Mildred Hudgins was in Paris at the time. (Josephine had sent a plane ticket to her in London, where Johnny was playing.) “And this one night,” Mildred said, “after Josephine dropped me off at my hotel, she telephoned. ‘Mildred, come right away, I need your help.' When I got to her place, she was pacing back and forth. ‘What should I do? The police are after me.' I said, ‘Deny everything, that will give you time to figure how to get out of it.' ”

Now Josephine and Pepito tried to make a joke of the whole business. She was a countess, but only in the movie script written by Maurice Dekobra. She and Pepito were going to costar; he would play a nobleman who marries a girl played by Josephine.

But black Americans had taken Josephine's wedding seriously; they didn't know what to make of the fake story, the contradictory bulletins the couple kept issuing. The press rebelled too. Always before, Josephine had supplied reporters with fabulous copy, and they had dutifully printed her wildest tales: She had come to Paris from Argentina by accident. Somebody had put her on a boat, and when she woke up, too late, she was on her way to France. . . . Her father had inherited—from a crazy preacher who killed himself with an axe—a shop in which her mother and grandmother, both Indians, sold shawls. . . . In New York they called her the American Sarah Bernhardt but she could not judge how accurate this assessment was because “I haven't seen Sarah Bernhardt dance, or eat an egg, either.”

Some journalists had adored her
because
she kept reinventing her life. “You tell your story,” one wrote, “and every day there's a new version.” But this time, they felt duped, foolish.

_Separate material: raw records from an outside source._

--- config.mk ---
export PLATFORM = sky130hd
export DESIGN_NAME = vend_sequencer
export DESIGN_NICKNAME = d
export VERILOG_FILES = /design/src/rtl/vend_sequencer.sv
export SDC_FILE = /design/constraint.sdc
export NUM_CORES = 1
export LEC_CHECK = 0
export CAP_MARGIN = 20
export CORE_UTILIZATION = 56
export DETAILED_ROUTE_END_ITERATION = 8
export GPL_TIMING_DRIVEN = 0
export PLACE_DENSITY = 0.82
export SLEW_MARGIN = 20
export SYNTH_ARGS = -nofsm -noshare
export SYNTH_HDL_FRONTEND = slang
export SYNTH_SLANG_ARGS = --single-unit
--- constraint.sdc ---
create_clock -name clk -period 3.1 [get_ports clk]
set_clock_uncertainty 0.1 [all_clocks]
set_input_delay 0.62 -clock clk [delete_from_list [all_inputs] [get_ports clk]]
set_output_delay 0.62 -clock clk [all_outputs]
set_load 0.02 [all_outputs]
--- config.mk ---
export PLATFORM = sky130hd
export DESIGN_NAME = pix_word_unpacker_flat
export DESIGN_NICKNAME = d
export VERILOG_FILES = /design/src/rtl/pix_word_unpacker_if.sv /design/src/rtl/pix_word_unpacker.sv /design/src/flat_wrapper.sv
export SDC_FILE = /design/constraint.sdc
export NUM_CORES = 1
export LEC_CHECK = 0
export BUFFER_PORTS_ARGS = -buffer_cell sky130_fd_sc_hd__buf_4
export CAP_MARGIN = 10
export CORE_AREA = 2 2 275 277
export DETAILED_ROUTE_END_ITERATION = 12
export DIE_AREA = 0 0 277 279
export PLACE_DENSITY = 0.76
export SLEW_MARGIN = 40
export SYNTH_ARGS = -nofsm -noshare
export SYNTH_HDL_FRONTEND = slang
export SYNTH_SLANG_ARGS = --single-unit
--- constraint.sdc ---
create_clock -name pixel_clk -period 11.8 [get_ports pixel_clk]
set_input_delay 0 -clock pixel_clk [delete_from_list [all_inputs] [get_ports pixel_clk]]
set_output_delay 0 -clock pixel_clk [all_outputs]
set_load 0.005 [all_outputs]
--- src/rtl/pix_word_unpacker_if.sv ---
// Word-stream handshake carrying 256-bit grey pattern words into the pixel unpacker.
interface pix_word_unpacker_if;
    logic [255:0] in_data;
    logic         in_valid;
    logic         in_ready;

    modport master (output in_data, output in_valid, input in_ready);
    modport slave  (input in_data, input in_valid, output in_ready);
endinterface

Three weeks later, more scandal. It began quietly enough, with a book party for
Les Mémoires de Josephine Baker
. She had invited friends for a glass of champagne to celebrate the publication of the little volume. She greeted guests, signed books, spilled ink on one of her publisher's shoes. Many people praised Marcel Sauvage's artistry—“It is a book of poems for which Josephine is the Muse”—and the painter Maurice de Vlaminck admired every word. “She dances, eats what she likes, and ignores immorality. Life to her is an apple she bites with all her teeth.”

Those teeth could bite a co-author like Marcel Sauvage, too. But I'm getting ahead of myself. It occurs to me that it may have been hard for the reader to reconcile an almost illiterate young Josephine with the Josephine of her early books: “. . . an indigestion of snakeskin” requires a command of language the teenager did not have.